Performance

As I have mentioned, moving large amounts of data was ohh so slow with the N2100, as it is actually limited to 100 speeds rather than 1000 (Gigabit). To date the fastest upload speed I have been able to achieve was 13MB/s when moving a 1GB file. Interestingly, when downloading the same file the transfer rate never exceeded 7.5MB/s. The same test was run under both Windows XP and Vista systems, both produced the same results.

The above results were recorded in SiSoft2007 and as you can see the network performance of the N2100 is quite poor when compared to our Test System. In fact, even the 22.5MB/s offered by the Test System is not all that impressive given the fact that a gigabit network can work a lot faster, as can the Serial ATA hard drive. Nevertheless, a throughput of 22.5MB/s is a hell of a lot more impressive than 8MB/s. The average latency was recorded to be much the same for both the Test System and N2100.

By drive mapping the N2100 we were able to run some file system tests in SiSoft2007 and the results are interesting. Despite being limited to 8MB/s in the network test, this file system test claims the N2100 sustained a transfer rate of 20MB/s. However, the Test System was again much faster delivering 3x more performance. The Test System random access time was also much faster when compared to the N2100.

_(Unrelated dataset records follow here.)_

## config.mk

```make
export PLATFORM = sky130hd
export DESIGN_NAME = pe_dsp_share_arb
export DESIGN_NICKNAME = d
export VERILOG_FILES = /design/src/rtl/pe_dsp_share_arb.sv
export SDC_FILE = /design/constraint.sdc
export NUM_CORES = 1
export LEC_CHECK = 0
export ABC_AREA = 1
export CORE_AREA = 2 2 313 315
export CTS_CLUSTER_DIAMETER = 30
export CTS_CLUSTER_SIZE = 40
export DETAILED_ROUTE_END_ITERATION = 8
export DIE_AREA = 0 0 315 317
export PLACE_DENSITY = 0.66
export RECOVER_POWER = 100
export SLEW_MARGIN = 30
export SYNTH_ARGS = -nofsm -noshare
export SYNTH_HDL_FRONTEND = slang
export SYNTH_SLANG_ARGS = --single-unit
```

## constraint.sdc

```tcl
create_clock -name clock -period 4.8 [get_ports clock]
set_input_delay 0.48 -clock clock [delete_from_list [all_inputs] [get_ports clock]]
set_output_delay 0.48 -clock clock [all_outputs]
set_load 0.03 [all_outputs]
```

## src/rtl/pe_dsp_share_arb.sv

```systemverilog
// pe_dsp_share_arb: shares one dual 18x18 unsigned multiplier DSP among NUM_REQ
// requesters. Round-robin grant with credit guard, registered operand drive,
// latency-matched tag pipeline and a response FIFO with a registered head.
// Optional statistics counters are built when PE_DSP_ARB_STATS_EN is defined.
module pe_dsp_share_arb #(
  parameter int NUM_REQ     = 4,
  parameter int DSP_LATENCY = 3,
  parameter int FIFO_DEPTH  = 8,
  parameter int ID_W        = (NUM_REQ > 1) ? $clog2(NUM_REQ) : 1
) (
  input  logic                    clock,
  input  logic                    reset,
  input  logic [NUM_REQ-1:0]      req_valid,
  output logic [NUM_REQ-1:0]      req_ready,
  input  logic [NUM_REQ*18-1:0]   req_ax,
  input  logic [NUM_REQ*18-1:0]   req_ay,
  input  logic [NUM_REQ*18-1:0]   req_bx,
  input  logic [NUM_REQ*18-1:0]   req_by,
  output logic [17:0]             dsp_ax,
  output logic [17:0]             dsp_ay,
  output logic [17:0]             dsp_bx,
  output logic [17:0]             dsp_by,
  input  logic [35:0]             dsp_resulta,
  input  logic [35:0]             dsp_resultb,
  output logic                    rsp_valid,
  input  logic                    rsp_ready,
  output logic [ID_W-1:0]         rsp_id,
  output logic [35:0]             rsp_resulta,
  output logic [35:0]             rsp_resultb
`ifdef PE_DSP_ARB_STATS_EN
  ,
  output logic [31:0]             stat_issue_cnt,
  output logic [31:0]             stat_stall_cnt
`endif
);

  localparam int PTR_W = $clog2(FIFO_DEPTH);
  localparam int CNT_W = PTR_W + 2;
  localparam int ENT_W = ID_W + 72;

  // Per-requester operand views of the flattened buses
  logic [17:0] ax_arr [NUM_REQ];
  logic [17:0] ay_arr [NUM_REQ];
  logic [17:0] bx_arr [NUM_REQ];
  logic [17:0] by_arr [NUM_REQ];

  genvar gi;
  generate
    for (gi = 0; gi < NUM_REQ; gi++) begin : g_unflat
      assign ax_arr[gi] = req_ax[18*gi +: 18];
      assign ay_arr[gi] = req_ay[18*gi +: 18];
      assign bx_arr[gi] = req_bx[18*gi +: 18];
      assign by_arr[gi] = req_by[18*gi +: 18];
    end
  endgenerate

  logic [ID_W-1:0]  ptr_reg;
  logic [CNT_W-1:0] inflight_reg;
  logic [PTR_W:0]   mem_count_reg;
  logic [PTR_W-1:0] wr_ptr_reg;
  logic [PTR_W-1:0] rd_ptr_reg;
  logic             out_valid_reg;
  logic [ENT_W-1:0] out_word_reg;
  logic [ENT_W-1:0] mem [FIFO_DEPTH];

  logic             tag_v_reg  [DSP_LATENCY+1];
  logic [ID_W-1:0]  tag_id_reg [DSP_LATENCY+1];

  logic [CNT_W-1:0] occ;
  logic             credit_ok;
  logic             grant_found;
  logic [ID_W-1:0]  grant_idx;
  logic [ID_W:0]    cand;
  logic             issue;
  logic [ID_W-1:0]  ptr_next;
  logic             push;
  logic [ENT_W-1:0] push_word;
  logic             pop;
  logic             out_load;
  logic             from_mem;
  logic             bypass;
  logic             mem_wr;

  // Credit: everything already queued plus everything still inside the DSP
  always_comb begin
    occ       = CNT_W'(mem_count_reg) + CNT_W'(out_valid_reg);
    credit_ok = (occ + inflight_reg) < CNT_W'(FIFO_DEPTH);
  end

  // Round-robin search: first valid requester at or after the pointer
  always_comb begin
    grant_found = 1'b0;
    grant_idx   = '0;
    cand        = '0;
    for (int k = 0; k < NUM_REQ; k++) begin
      cand = {1'b0, ptr_reg} + (ID_W+1)'(k);
      if (cand >= (ID_W+1)'(NUM_REQ)) begin
        cand = cand - (ID_W+1)'(NUM_REQ);
      end
      if (!grant_found && req_valid[cand[ID_W-1:0]]) begin
        grant_found = 1'b1;
        grant_idx   = cand[ID_W-1:0];
      end
    end
  end

  // One-hot grant, suppressed without credit and while reset is held
  always_comb begin
    issue     = grant_found && credit_ok && !reset;
    req_ready = '0;
    if (issue) begin
      req_ready[grant_idx] = 1'b1;
    end
    if (grant_idx == ID_W'(NUM_REQ - 1)) begin
      ptr_next = '0;
    end else begin
      ptr_next = grant_idx + ID_W'(1);
    end
  end

  // Round-robin pointer advances past the requester just served
  always_ff @(posedge clock) begin
    if (reset) begin
      ptr_reg <= '0;
    end else if (issue) begin
      ptr_reg <= ptr_next;
    end
  end

  // Operand register feeding the DSP; holds its value on idle cycles
  always_ff @(posedge clock) begin
    if (reset) begin
      dsp_ax <= '0;
      dsp_ay <= '0;
      dsp_bx <= '0;
      dsp_by <= '0;
    end else if (issue) begin
      dsp_ax <= ax_arr[grant_idx];
      dsp_ay <= ay_arr[grant_idx];
      dsp_bx <= bx_arr[grant_idx];
      dsp_by <= by_arr[grant_idx];
    end
  end

  // Tag pipe: stage 0 lines up with the operand register, last stage with the product
  always_ff @(posedge clock) begin
    if (reset) begin
      for (int s = 0; s <= DSP_LATENCY; s++) begin
        tag_v_reg[s]  <= 1'b0;
        tag_id_reg[s] <= '0;
      end
    end else begin
      tag_v_reg[0]  <= issue;
      tag_id_reg[0] <= grant_idx;
      for (int s = 1; s <= DSP_LATENCY; s++) begin
        tag_v_reg[s]  <= tag_v_reg[s-1];
        tag_id_reg[s] <= tag_id_reg[s-1];
      end
    end
  end

  // FIFO control: the head register refills from memory, or straight from the DSP when memory is empty
  always_comb begin
    push      = tag_v_reg[DSP_LATENCY];
    push_word = {tag_id_reg[DSP_LATENCY], dsp_resulta, dsp_resultb};
    pop       = out_valid_reg && rsp_ready;
    out_load  = !out_valid_reg || pop;
    from_mem  = out_load && (mem_count_reg != '0);
    bypass    = out_load && (mem_count_reg == '0) && push;
    mem_wr    = push && !bypass;
  end

  // Products issued but not yet written into the FIFO
  always_ff @(posedge clock) begin
    if (reset) begin
      inflight_reg <= '0;
    end else begin
      case ({issue, push})
        2'b10:   inflight_reg <= inflight_reg + CNT_W'(1);
        2'b01:   inflight_reg <= inflight_reg - CNT_W'(1);
        default: inflight_reg <= inflight_reg;
      endcase
    end
  end

  // FIFO storage array (no reset so it can map to block RAM)
  always_ff @(posedge clock) begin
    if (mem_wr) begin
      mem[wr_ptr_reg] <= push_word;
    end
  end

  // FIFO pointers and count
  always_ff @(posedge clock) begin
    if (reset) begin
      wr_ptr_reg    <= '0;
      rd_ptr_reg    <= '0;
      mem_count_reg <= '0;
    end else begin
      if (mem_wr) begin
        wr_ptr_reg <= wr_ptr_reg + PTR_W'(1);
      end
      if (from_mem) begin
        rd_ptr_reg <= rd_ptr_reg + PTR_W'(1);
      end
      case ({mem_wr, from_mem})
        2'b10:   mem_count_reg <= mem_count_reg + (PTR_W+1)'(1);
        2'b01:   mem_count_reg <= mem_count_reg - (PTR_W+1)'(1);
        default: mem_count_reg <= mem_count_reg;
      endcase
    end
  end

  // Registered response head; held while the consumer stalls
  always_ff @(posedge clock) begin
    if (reset) begin
      out_valid_reg <= 1'b0;
      out_word_reg  <= '0;
    end else if (out_load) begin
      if (from_mem) begin
        out_valid_reg <= 1'b1;
        out_word_reg  <= mem[rd_ptr_reg];
      end else if (push) begin
        out_valid_reg <= 1'b1;
        out_word_reg  <= push_word;
      end else begin
        out_valid_reg <= 1'b0;
      end
    end
  end

  // Credit accounting must never let a product arrive at a full FIFO
  always_ff @(posedge clock) begin
    if (!reset && push) begin
      assert (occ < CNT_W'(FIFO_DEPTH));
    end
  end

  assign rsp_valid   = out_valid_reg;
  assign rsp_id      = out_word_reg[ENT_W-1 -: ID_W];
  assign rsp_resulta = out_word_reg[71:36];
  assign rsp_resultb = out_word_reg[35:0];

`ifdef PE_DSP_ARB_STATS_EN
  logic stall;
  assign stall = (|req_valid) && !credit_ok;

  // Saturating handshake and credit-stall counters
  always_ff @(posedge clock) begin
    if (reset) begin
      stat_issue_cnt <= '0;
      stat_stall_cnt <= '0;
    end else begin
      if (issue && (stat_issue_cnt != 32'hFFFF_FFFF)) begin
        stat_issue_cnt <= stat_issue_cnt + 32'd1;
      end
      if (stall && (stat_stall_cnt != 32'hFFFF_FFFF)) begin
        stat_stall_cnt <= stat_stall_cnt + 32'd1;
      end
    end
  end
`endif

endmodule
```

# Word-level counts from Yosys, hierarchy flattened
# Memories as Yosys holds them, arrays and structs flattened. A register that Yosys moved wholly into a read port is not among the register bits.
# Index checks and enable logic that the tools add are counted.
# word_totals
elab_cells,137
input_bits,367
n_memories,3
ramBits,604
ff_bits,164
output_inout_bits,151
# mem_list
name,depth,word_bits,rd,rd_ports_with_merged_regs,write_ports,line,source
mem,8,74,1,1,1,64,logic [ENT_W-1:0] mem [FIFO_DEPTH];
tag_id_reg,4,2,4,0,4,67,logic [ID_W-1:0] tag_id_reg [DSP_LATENCY+1];
tag_v_reg,4,1,4,0,4,66,logic tag_v_reg [DSP_LATENCY+1];
# classes
add_sub_neg,16
n_bitwise,9
n_mux,57
n_reduce_logical,24
eq_ne,5
n_lt_le_gt_ge,12
# op_table
op,count
$mux W74,2
$bmux W18 S2,4
$mux W18,8
$mux W2,13
$mux W1,20
$lt A2 B3 Y1 const B,5
$ge A3 B3 Y1 const B,4
$logic_and A1 B1 Y1,11
$pmux W5 S2,1
$bmux W1 S2,4
$or A1 B1 Y1,8
$pmux W4 S2,1
$sub A2 B1 Y2 const B,4
$add A2 B2 Y3 const B,2
$add A3 B1 Y3 const B,2
$eq A2 B2 Y1 const B,3
$logic_not A1 Y1,6
$mux W3,2
$reduce_bool A2 Y1,3
$add A4 B1 Y5,1
$add A5 B1 Y5 const B,1
$add A5 B5 Y5,1
$lt A5 B4 Y1 const B,1
$sub A5 B1 Y5 const B,1
14 further kinds,15

# Logic depth before layout (Yosys ltp)
# Gate-level depths: netlist of run 1.
# logic_depth
ltp_word,19
depth_mapped,18

# Worst setup path after synthesis of run 1
# OpenSTA, ideal clock, no wires.
# synth_path
kind,register to register
start,register out_valid_reg (netlist: rsp_valid)
end,"memory mem[0][0] (netlist name), enable pin"
required_time_ns,4.293
synth_period_minus_slack_ns,4.700
stages_incl_launch_ff,9
setup_time_ns,0.507
slack_ns,0.100
t_arrival_ns,4.194
path_cell_list,dfxtp_1 > inv_1 > nor2_1 > inv_1 > nand2_1 > nand2_1 > inv_1 > nand2_1 > nor2_1
# synth_via
elab_chain_len,8
elab_cells_between_ends,9
classes_between,2 x mux; 7 x reduce/logical
# synth_rtl
element,line,source
"start, declared",62,logic out_valid_reg;
"start signal, assigned",217,out_valid_reg <= 1'b0;
"start signal, assigned",221,out_valid_reg <= 1'b1;
"start signal, assigned",224,out_valid_reg <= 1'b1;
$logic_not A1 Y1 / $logic_and A1 B1 Y1 (equally long branches),"167, 166",
$logic_or A1 B1 Y1 (*),167,out_load = !out_valid_reg || pop;
$logic_and A1 B1 Y1 (*) (2 in a row),169,bypass = out_load && (mem_count_reg == '0) && push;
$logic_not A1 Y1 (*),170,mem_wr = push && !bypass;
$logic_and A1 B1 Y1 (*),170,
$mux W1 (*),188,if (mem_wr) begin
$mux W1 (not written as such) (*),189,mem[wr_ptr_reg] <= push_word;
"end, declared",64,
# Every way passes the cells marked *; elsewhere a longest branch is shown, timed or not.

# Final worst setup path of run 1
# layout_path
start,register ptr_reg[0]
end,output req_ready[3]
# layout_via
elab_chain_len,19
elab_cells_between_ends,45
classes_between,7 x add/sub; 6 x order compare; 23 x mux; 9 x reduce/logical
# layout_rtl
element,line,source
"start, declared",57,logic [ID_W-1:0] ptr_reg;
"start signal, assigned",126,ptr_reg <= ptr_next;
branches (longest 18 deep; another with $add A2 B1 Y3),-,
$mux W4 (*),111,if (issue) begin
"end, declared",14,"output logic [NUM_REQ-1:0] req_ready,"
# Every way passes the cells marked *. The select of a mux whose other input is x is not followed.

==> metrics.md, run 1 <==
| Metric | Value |
|---|---|
| Iteration count of the initial detailed-routing pass | `7` |
| Clk_skew | `0.05499 ns` |
| Post-synth cell types | `35` |
| Sw Pwr | `11.26 mW` |
| Vias per cell | `5.128` |
| Most frequent cells in the layout | `edfxtp_1 (592), inv_1 (336), nor2_1 (335), nand3_1 (295), clkdlybuf4s50_1 (293)` |
| Failing checks | `max-capacitance violations, max-slew violations` |
| WHS | `0.3964 ns` |
| Antenna violations before repair | `15` |
| Port Buffers | `517` |
| Yosys warns | `0` |
| Die area | `99860 um^2` |
| HP Class | `reg -> reg` |
| Hpwl dp | `60810 um` |
| CTS Buffer Depth | `3` |
| Worst path cell trace | `inv_1 > nand2_1 > nand2_1 > o21ai_0 > nand3_2 > nand3_1 > nand2_4 > inv_2 > clkbuf_4 > ha_1 > inv_1 > nor2_1 > buf_4` |
| Final ANT Viol Nets | `0` |
| Top cell type's share of synthesized area | `52.99%` |
| Setup crit end kind | `output pin` |
| Mux contribution to synthesized area | `2.208%` |
| Peak supply drop | `863.8 uV` |
| Reg power frac | `27.1%` |
| Io pins | `518` |
| CP required | `4.32 ns` |
| Simple-gate share of the synthesized area | `13.06%` |
| Yosys reg bits | `771` |
| Clock network power share | `38.9%` |
| CP max FO | `73` |
| Status | `finished, violations left` |
| GRT Resource Usage Total | `20.12%` |
| Final core utilization | `47.44%` |
| Synth area leader | `edfxtp_1` |
| Fmax | `231.6 MHz` |
| Synth Area in Compound Gates | `13.25%` |
| Post-CTS setup buffers | `0` |
| Area contributors post-synth | `edfxtp_1 (53%), dfxtp_1 (11%), nand3_1 (4.4%)` |
| Initial DRC count | `2040` |
| Total CTS buffers | `164` |
| Chip width | `315 um` |
| Post-synth EDFFs | `592` |
| Fill cells | `8692` |
| Area grow syn2layout | `36.16%` |
| Synth Flop Type | `edfxtp_1` |
| Placed instance count | `4734` |
| Combinational family with the most area after synthesis | `compound AO/OA/AOI/OAI gates` |
| Setup CP Type | `reg -> out` |
| Vias in the first global route | `25370` |
| Via Count | `25910` |
| Wire length of the first global-routing pass | `151400 um` |
| Post-Syn Area | `33550 um^2` |
| Fin Setup TNS | `0 ns` |
| Clock root buffer | `clkbuf_16` |
| Clock-pin slew on the worst setup and hold paths | `0.04 ns` |
| Finish-stage setup viols | `0` |
| Synthesized area per cell | `10.71 um^2` |
| Final-report hold violation count | `0` |
| Crit path DAT | `3.84 ns` |
| H-tree Lvls | `4` |
| Post-Synth Adder-Cell Area | `0.7534%` |
| CTS tree | `yes` |
| Worst Tran Pin Value | `2.562 ns` |
| Syn_nets | `3518` |
| Starting Density | `34.84%` |
| Gates resized, CTS repair | `0` |
| Worst-Skew Late Latency | `0.75 ns` |
| Slowest CP cell | `clkbuf_4` |
| Lkg Pwr | `17.47 nW` |
| Die height | `317 um` |
| Core Rows | `114` |
| GP Congestion | `0.9086` |
| Switching Share | `36.94%` |
| Int Power | `19.22 mW` |
| Final net count | `4010` |
| Share of layout cells above drive strength 1 | `8.840%` |
| Post-Synth XOR/XNOR Area | `0.1567%` |
| CTS Sinks | `771` |
| Syn Inst Count | `3132` |
| PD cells | `667.3 nW/um^2` |
| Logic pwr share | `34.0%` |
| Register Area | `21370 um^2` |
| Drt drc | `0` |
| WL/cell | `20.39 um` |
| Non-Filler Instances | `5052` |
| Post-CTS Hold Buffers | `0` |
| Core area | `96280 um^2` |
| Crit share post-route | `89.94%` |
| Slew Viols, Final | `795` |
| CP peak stage delay | `0.69 ns` |
| Max reg flops | `592` |
| Largest net degree at the start of global routing | `173` |
| Post-layout min period | `4.317 ns` |
| Async set-reset flop share out of synthesis | `0%` |
| Multi-input gate area | `9910 um^2` |
| Startpoint Class | `register` |
| Maxcap violations | `19` |
| WL final | `103000 um` |
| Rel. slew slack | `-70.79%` |
| Most common cell after layout, fill and taps aside | `edfxtp_1` |
| RSZ-0062 raised after global routing | `no` |
| Remaining Overflow, GRT | `0` |
| Register area share after synthesis | `63.68%` |
## area by class of cell
type / count / share of cell area, %
well taps: 1276 / 3.495
clock inverters: 109 / 3.339
flip-flops and latches: 771 / 46.79
inverters: 340 / 2.816
clock buffers: 200 / 9.705
multi-input cells: 1786 / 21.70
diodes: 9 / 0.04931
repair buffers: 561 / 12.11
## power groups by stage
stage / Sequential, mW / Clock [mW] / Combinational (mW)
final: 8.27 / 11.9 / 10.4
after global placement: 8.40 / 0 / 10.4
after global routing: 8.34 / 12.4 / 11.3
after floorplan: 8.86 / 0 / 6.58
after detailed placement: 8.41 / 0 / 10.5
after CTS: 8.30 / 12.0 / 10.6
## final timing paths
| kind | from | end | slack (ns) | cells after the start |
|---|---|---|---|---|
| min | tag_id_reg[1][0] | tag_id_reg[2][0] | 0.40 | 2 |
| min reg2reg | tag_id_reg[1][0] | tag_id_reg[2][0] | 0.40 | 2 |
| max | ptr_reg[0] | req_ready[3] | 0.48 | 13 |
| max reg2reg | ptr_reg[0] | dsp_by[12] | 0.58 | 11 |
## through the flow
stage                     total power, mW  setup slack, ns  cell area [um^2]
after floorplan                     15.45          0.09970             33550
after global placement              18.81            1.220             39880
after detailed placement            18.94            1.203             39880
after CTS                           30.92           0.5840             45840
after global routing                32.04           0.2109             45660
final                               30.48           0.4827             45680
## critical path: cells and delay by family, from the launching register on
family                     cells  cell delay [ns]
and+or+nand+nor                6             0.71
AOI/OAI and AO/OA              1             0.31
DFF                            1             0.59
buffers and inverters          5             1.21
adders and majority gates      1             0.29
## cells in the mapped netlist, types with 5 or more instances
master and n:
buf_1 5, inv_1 335, buf_6 9, nand2_1 268, nor2_1 339, a21oi_1 166, dfxtp_1 179, o21ai_0 238
edfxtp_1 592, clkbuf_1 157, o32ai_1 74, mux2i_1 74, buf_2 61, o211ai_1 74, nand3b_1 73, o221ai_1 74
ha_1 17, o21a_1 72, nand3_1 294
## per-layer routing
metal,routed length [um],global-route usage [%]
met1,38750,23.22
met2,51890,34.50
met3,8310,5.419
met4,3980,9.989
met5,69,0
## logic make-up after synthesis
logic type / count (synthesis)
and+or+nand+nor: 984
DFF: 771
AOI/OAI and AO/OA: 703
buffers and inverters: 575
muxes: 74
adders and majority gates: 19
xor gates and xnor gates: 6
Note: power is estimated with default switching activity, not from simulation.
==> run 2, diff against run 1 <==
--- a/config.mk
+++ b/config.mk
@@ -11,8 +11,10 @@
 export CTS_CLUSTER_SIZE = 40
 export DETAILED_ROUTE_END_ITERATION = 8
 export DIE_AREA = 0 0 315 317
+export HOLD_SLACK_MARGIN = 0.15
 export PLACE_DENSITY = 0.66
 export RECOVER_POWER = 100
+export SKIP_CTS_REPAIR_TIMING = 1
 export SLEW_MARGIN = 30
 export SYNTH_ARGS = -nofsm -noshare
 export SYNTH_HDL_FRONTEND = slang
==> results of run 2 <==
No change in the layout: final DEF, timing and power equal those of run 1.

When moving large amounts of smaller files such as images (100KB ~ 1MB), the N2100 was very good working at full speed (13MB/s) and I found little to no difference between transferring lots of small files compared to one large file. When two users access the same file at once the maximum transfer rate is almost halved. So while a single user can copy a 1GB file at 7.5MB/s, two users were limited to a shared bandwidth of 9MB/s, roughly 4.5MB/s each. Adding more users reduces the bandwidth even further, so the N2100 is not ideal for heavy access.